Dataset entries
=== Begin Enclosure ===
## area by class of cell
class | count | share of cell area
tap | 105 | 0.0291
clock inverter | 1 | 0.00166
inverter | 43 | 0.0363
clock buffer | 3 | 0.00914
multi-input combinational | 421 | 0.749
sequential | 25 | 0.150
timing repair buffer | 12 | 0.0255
`design/flow/design.v`:
```
module vending_machine(clk,
                        rstn,
                        coin,
                        pr,
                        ch);
    input clk,rstn;
    input [1:0] coin;
    output pr,ch;
    parameter IDLE    = 3'b000,
              RS1     = 3'b001,
              RS2     = 3'b010,
              PRODUCT = 3'b011,
              CHANGE  = 3'b100;
    reg [2:0] pr_state,next_state;
    always@(posedge clk) begin
        if(!rstn)
            pr_state <= IDLE;
        else
            pr_state <= next_state;
    end
    always@(pr_state,coin) begin
        case(pr_state)
            IDLE : 
                if(coin == 1)
                    next_state = RS1;
                else if(coin == 2)
                    next_state = RS2;
                else
                    next_state = IDLE;
            RS1 :
                if(coin == 1)
                    next_state = RS2;
                else if(coin == 2)
                    next_state = PRODUCT;
                else
                    next_state = IDLE;
            RS2 :
                if(coin == 1)
                    next_state = PRODUCT;
                else if(coin == 2)
                    next_state = CHANGE;
                else
                    next_state = IDLE;
            PRODUCT :
            begin
                next_state = IDLE;
            end
            CHANGE :
            begin
                next_state = IDLE;
            end
        endcase
    end
    assign pr = (pr_state == PRODUCT) || (pr_state == CHANGE);
    assign ch = (pr_state == CHANGE);
endmodule
```
## design/flow/config.mk

```make
export PLATFORM = sky130hd
export DESIGN_NAME = upDownCounter
export DESIGN_NICKNAME = upDownCounter
export VERILOG_FILES = /design/flow/design.v
export SDC_FILE = /design/flow/constraint.sdc
export NUM_CORES = 4
export LEC_CHECK = 1
export CORE_AREA = 10 10 70 70
export DIE_AREA = 0 0 80 80
```

## design/flow/constraint.sdc

```tcl
current_design upDownCounter

set clk_period 1.7
set clk_io_pct 0.2

create_clock -name clk0 -period $clk_period [get_ports {clk}]

set non_clock_inputs [all_inputs -no_clocks]
set_input_delay [expr $clk_period * $clk_io_pct] -clock clk0 $non_clock_inputs
set_output_delay [expr $clk_period * $clk_io_pct] -clock clk0 [all_outputs]
```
=== End Enclosure ===
From the records above, print exactly the lines that run from the line with "class | count | share of cell area" to the line with "sequential | 25 | 0.150", inclusive.

> **TASK RESPONSE**
class | count | share of cell area
tap | 105 | 0.0291
clock inverter | 1 | 0.00166
inverter | 43 | 0.0363
clock buffer | 3 | 0.00914
multi-input combinational | 421 | 0.749
sequential | 25 | 0.150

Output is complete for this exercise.